VP Kamala Harris touts mental health help for burnout of healthcare workers
May 23 (UPI) — Vice President Kamala Harris on Monday praised healthcare workers for sacrifices made during the COVID-19 pandemic and called for more help to assist them with burnout and other mental health issues.
During an appearance at Children’s National Hospital in Washington, D.C., Harris said the duties performed daily by its doctors, nurses and staff, especially during the pandemic, illustrated the heavy burden of responsibilities faced by the nation’s healthcare workforce.

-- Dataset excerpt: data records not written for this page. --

## config.mk

```make
export PLATFORM = sky130hd
export DESIGN_NAME = stopwatch_run_ctrl
export DESIGN_NICKNAME = d
export VERILOG_FILES = /design/src/rtl/stopwatch_run_ctrl.sv
export SDC_FILE = /design/constraint.sdc
export NUM_CORES = 1
export LEC_CHECK = 0
export BUFFER_PORTS_ARGS = -buffer_cell sky130_fd_sc_hd__buf_2
export CORE_ASPECT_RATIO = 0.5
export CORE_MARGIN = 3
export CORE_UTILIZATION = 35
export CTS_CLUSTER_SIZE = 20
export DETAILED_ROUTE_END_ITERATION = 10
export GPL_TIMING_DRIVEN = 0
export PLACE_DENSITY_LB_ADDON = 0.3
export SYNTH_ARGS = -nofsm -noshare
export SYNTH_HDL_FRONTEND = slang
export SYNTH_SLANG_ARGS = --single-unit
```

## constraint.sdc

```tcl
create_clock -name clock -period 2.6 [get_ports clock]
set_input_delay 0.13 -clock clock [delete_from_list [all_inputs] [get_ports clock]]
set_output_delay 0.13 -clock clock [all_outputs]
set_load 0.05 [all_outputs]
```

## src/rtl/stopwatch_run_ctrl.sv

```systemverilog
// Run/stop sequencer for the BCD stopwatch: conditions the four buttons, runs the
// IDLE/RUN/PAUSE/EXPIRED machine and drives count enable, direction, clear, lap and alarm.
module stopwatch_run_ctrl #(
  parameter int DEBOUNCE_CYCLES = 1_000_000,
  parameter int DB_W            = 20,
  parameter int ALARM_TICKS     = 30
) (
  input  logic       clock,
  input  logic       reset_n,
  input  logic       tick_100ms,
  input  logic       start_button,
  input  logic       stop_button,
  input  logic       clear_button,
  input  logic       lap_button,
  input  logic       count_down,
  input  logic       at_zero,
  input  logic       at_max,
  output logic       running,
  output logic       direction,
  output logic       count_enable,
  output logic       clear_pulse,
  output logic       lap_hold,
  output logic       alarm,
  output logic [1:0] state
);

  typedef enum logic [1:0] {
    IDLE    = 2'b00,
    RUN     = 2'b01,
    PAUSE   = 2'b10,
    EXPIRED = 2'b11
  } state_t;

  localparam int              NB         = 4;
  localparam logic [DB_W-1:0] DB_LAST    = DB_W'(DEBOUNCE_CYCLES - 1);
  localparam int              AW         = $clog2(ALARM_TICKS + 1);
  localparam logic [AW-1:0]   ALARM_LAST = AW'(ALARM_TICKS - 1);

  // Button lanes: 0 start, 1 stop, 2 clear, 3 lap.
  logic [NB-1:0]   raw;
  logic [NB-1:0]   sync_a;
  logic [NB-1:0]   sync_b;
  logic [NB-1:0]   db_level;
  logic [NB-1:0]   db_level_d;
  logic [NB-1:0]   press;
  logic [DB_W-1:0] db_cnt [NB];

  state_t        state_q;
  logic [AW-1:0] alarm_cnt;
  logic          terminal;
  logic          start_ev;
  logic          stop_ev;
  logic          clear_ev;
  logic          lap_ev;

  assign raw = {lap_button, clear_button, stop_button, start_button};

  assign start_ev = press[0];
  assign stop_ev  = press[1];
  assign clear_ev = press[2];
  assign lap_ev   = press[3];

  // NOTE: sequential state is updated with <= so every flop samples pre-edge values,
  // independent of the order of statements or always blocks.
  always_ff @(posedge clock or negedge reset_n) begin
    if (!reset_n) begin
      sync_a     <= '0;
      sync_b     <= '0;
      db_level   <= '0;
      db_level_d <= '0;
      press      <= '0;
      // NOTE: db_cnt is a small flop array, not a RAM, so it takes the async reset
      // like any other register; a real memory would be left unreset.
      for (int i = 0; i < NB; i++) db_cnt[i] <= '0;
    end else begin
      sync_a     <= raw;
      sync_b     <= sync_a;
      db_level_d <= db_level;
      press      <= db_level & ~db_level_d;
      for (int i = 0; i < NB; i++) begin
        if (sync_b[i] == db_level[i]) begin
          db_cnt[i] <= '0;
        end else if (db_cnt[i] == DB_LAST) begin
          db_level[i] <= sync_b[i];
          db_cnt[i]   <= '0;
        end else begin
          db_cnt[i] <= db_cnt[i] + DB_W'(1);
        end
      end
    end
  end

  // NOTE: every signal written in always_comb gets a default first so no latch is inferred.
  always_comb begin
    terminal     = 1'b0;
    count_enable = 1'b0;
    terminal     = direction ? at_max : at_zero;
    count_enable = (state_q == RUN) && tick_100ms && !terminal;
  end

  // Priority among coincident events is clear > stop > start; lap is handled alongside.
  always_ff @(posedge clock or negedge reset_n) begin
    if (!reset_n) begin
      state_q     <= IDLE;
      running     <= 1'b0;
      direction   <= 1'b1;
      clear_pulse <= 1'b0;
      lap_hold    <= 1'b0;
      alarm       <= 1'b0;
      alarm_cnt   <= '0;
    end else begin
      clear_pulse <= 1'b0;
      case (state_q)
        IDLE: begin
          if (clear_ev) begin
            clear_pulse <= 1'b1;
          end else if (start_ev && !stop_ev && !(count_down && at_zero)) begin
            state_q   <= RUN;
            running   <= 1'b1;
            direction <= ~count_down;
          end
        end
        RUN: begin
          if (clear_ev) begin
            state_q     <= IDLE;
            running     <= 1'b0;
            clear_pulse <= 1'b1;
            lap_hold    <= 1'b0;
          end else if (stop_ev) begin
            state_q <= PAUSE;
            running <= 1'b0;
            if (lap_ev) lap_hold <= ~lap_hold;
          end else if (terminal) begin
            // Only a countdown expiry raises the alarm.
            state_q   <= EXPIRED;
            running   <= 1'b0;
            lap_hold  <= 1'b0;
            alarm     <= ~direction;
            alarm_cnt <= '0;
          end else if (lap_ev) begin
            lap_hold <= ~lap_hold;
          end
        end
        PAUSE: begin
          if (clear_ev) begin
            state_q     <= IDLE;
            clear_pulse <= 1'b1;
            lap_hold    <= 1'b0;
          end else begin
            if (lap_ev) lap_hold <= 1'b0;
            if (start_ev && !stop_ev) begin
              state_q <= RUN;
              running <= 1'b1;
            end
          end
        end
        EXPIRED: begin
          if (clear_ev) begin
            state_q     <= IDLE;
            clear_pulse <= 1'b1;
            alarm       <= 1'b0;
            alarm_cnt   <= '0;
          end else if (alarm && tick_100ms) begin
            if (alarm_cnt == ALARM_LAST) begin
              alarm     <= 1'b0;
              alarm_cnt <= '0;
            end else begin
              alarm_cnt <= alarm_cnt + AW'(1);
            end
          end
        end
        default: state_q <= IDLE;
      endcase
    end
  end

  assign state = state_q;

endmodule

```

# Word level (Yosys, flattened, before mapping)
# Cells that the tools add are included.
[word_totals]
register_bits = 112
elab_cells = 132
[op_classes]
addsub = 5
n_eq_ne = 25
mux = 49
bitwise = 10
reduce_logical = 24
[op_table]
columns = ["op", "count"]
rows = [
  ["2-to-1 mux 20 bit", 8],
  ["adder 20 x 1 -> 20 bit, second input constant", 4],
  ["== test 20 bit, second input constant", 4],
  ["2-to-1 mux 5 bit", 6],
  ["2-to-1 mux 1 bit", 22],
  ["2-to-1 mux 2 bit", 8],
  ["!= test 2 bit, second input constant", 8],
  ["!= test 3 bit, second input constant", 4],
  ["AND reduction 6 bit", 2],
  ["one-hot mux 5 bit (2 select lines)", 1],
  ["AND reduction 2 bit", 5],
  ["AND reduction 5 bit", 2],
  ["inverter 1 bit", 8],
  ["one-hot mux 2 bit (4 select lines)", 1],
  ["logical AND 1 bit", 6],
  ["adder 5 x 1 -> 5 bit, second input constant", 1],
  ["== test 5 bit, second input constant", 1],
  ["bitwise AND 4 bit", 1],
  ["== test 1 bit", 4],
  ["== test 2 bit, second input constant", 2],
  ["!= test 4 bit, second input constant", 1],
  ["inverter 4 bit", 1],
  ["one-hot mux 1 bit (2 select lines)", 2],
  ["nonzero test 2 bit", 2],
  ["7 further kinds", 9],
]

# Longest topological paths before layout
[logic_depth]
depth_word = 6
depth_mapped = 6

# Least setup slack after synthesis
# Ideal clock, no wire load.
[synth_timing]
kind = "reg-to-output"
from = "register direction"
to = "output port count_enable"
t_arrival_ps = 2190
t_required_ps = 2470
path_slack_ps = 280
path_stages_with_launch = 3
n_path_buf = 0
cell_sequence = "dfstp_2 mux2_2 nor3_1"
[synth_between]
elab_chain_len = 3
[synth_rtl]
columns = ["element", "line_no", "source"]
rows = [
  ["start, declared", "19", "output logic direction,"],
  ["start signal, assigned", "120", "direction <= ~count_down;"],
  ["2-to-1 mux 1 bit", "97", "terminal = direction ? at_max : at_zero;"],
  ["logical NOT 1 bit", "98", "count_enable = (state_q == RUN) && tick_100ms && !terminal;"],
  ["logical AND 1 bit", "98", ""],
  ["end, declared", "20", "output logic count_enable,"],
]
# Every way passes these cells.

# Final worst setup path
[layout_timing]
from = "register db_cnt[0] (netlist name)"
to = "register db_cnt[15] (netlist name)"
[layout_between]
elab_chain_len = 3
word_cells_on_any_way = 4
cone_classes = "add/sub: 1; eq/ne: 1; mux: 2"
[layout_rtl]
columns = ["element", "line_no", "source"]
rows = [
  ["start, declared", "46", "logic [DB_W-1:0] db_cnt [NB];"],
  ["start signal, assigned by index", "87", "db_cnt[i] <= db_cnt[i] + DB_W'(1);"],
  ["adder 20 x 1 -> 20 bit or == test 20 bit (tied branches)", "87, 83", ""],
  ["2-to-1 mux 20 bit (*)", "83", "end else if (db_cnt[i] == DB_LAST) begin"],
  ["2-to-1 mux 20 bit (*)", "81", "if (sync_b[i] == db_level[i]) begin"],
]
# Every way passes the cells marked *; elsewhere a longest branch is shown, timed or not.
# A chain may end at the register's enable or synchronous reset.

“Your compassion, I truly believe, is a light in the midst of darkness, and you do so much to take care of your patients in their time of need,” she said. “Which is why I am here to say we need to do a better job of taking care of you.”
She touted the administration’s efforts to “transform how mental heath is understood” with an ambitious national mental health program to be funded under President Joe Biden’s $6 trillion fiscal 2023 budget request revealed in March.
Biden in this year’s State of the Union address unveiled a new strategy to address what he called the national mental health crisis, including new resources to help healthcare workers with burnout.
“You deserve access to the mental healthcare that you need,” Harris told the Children’s Hospital workers.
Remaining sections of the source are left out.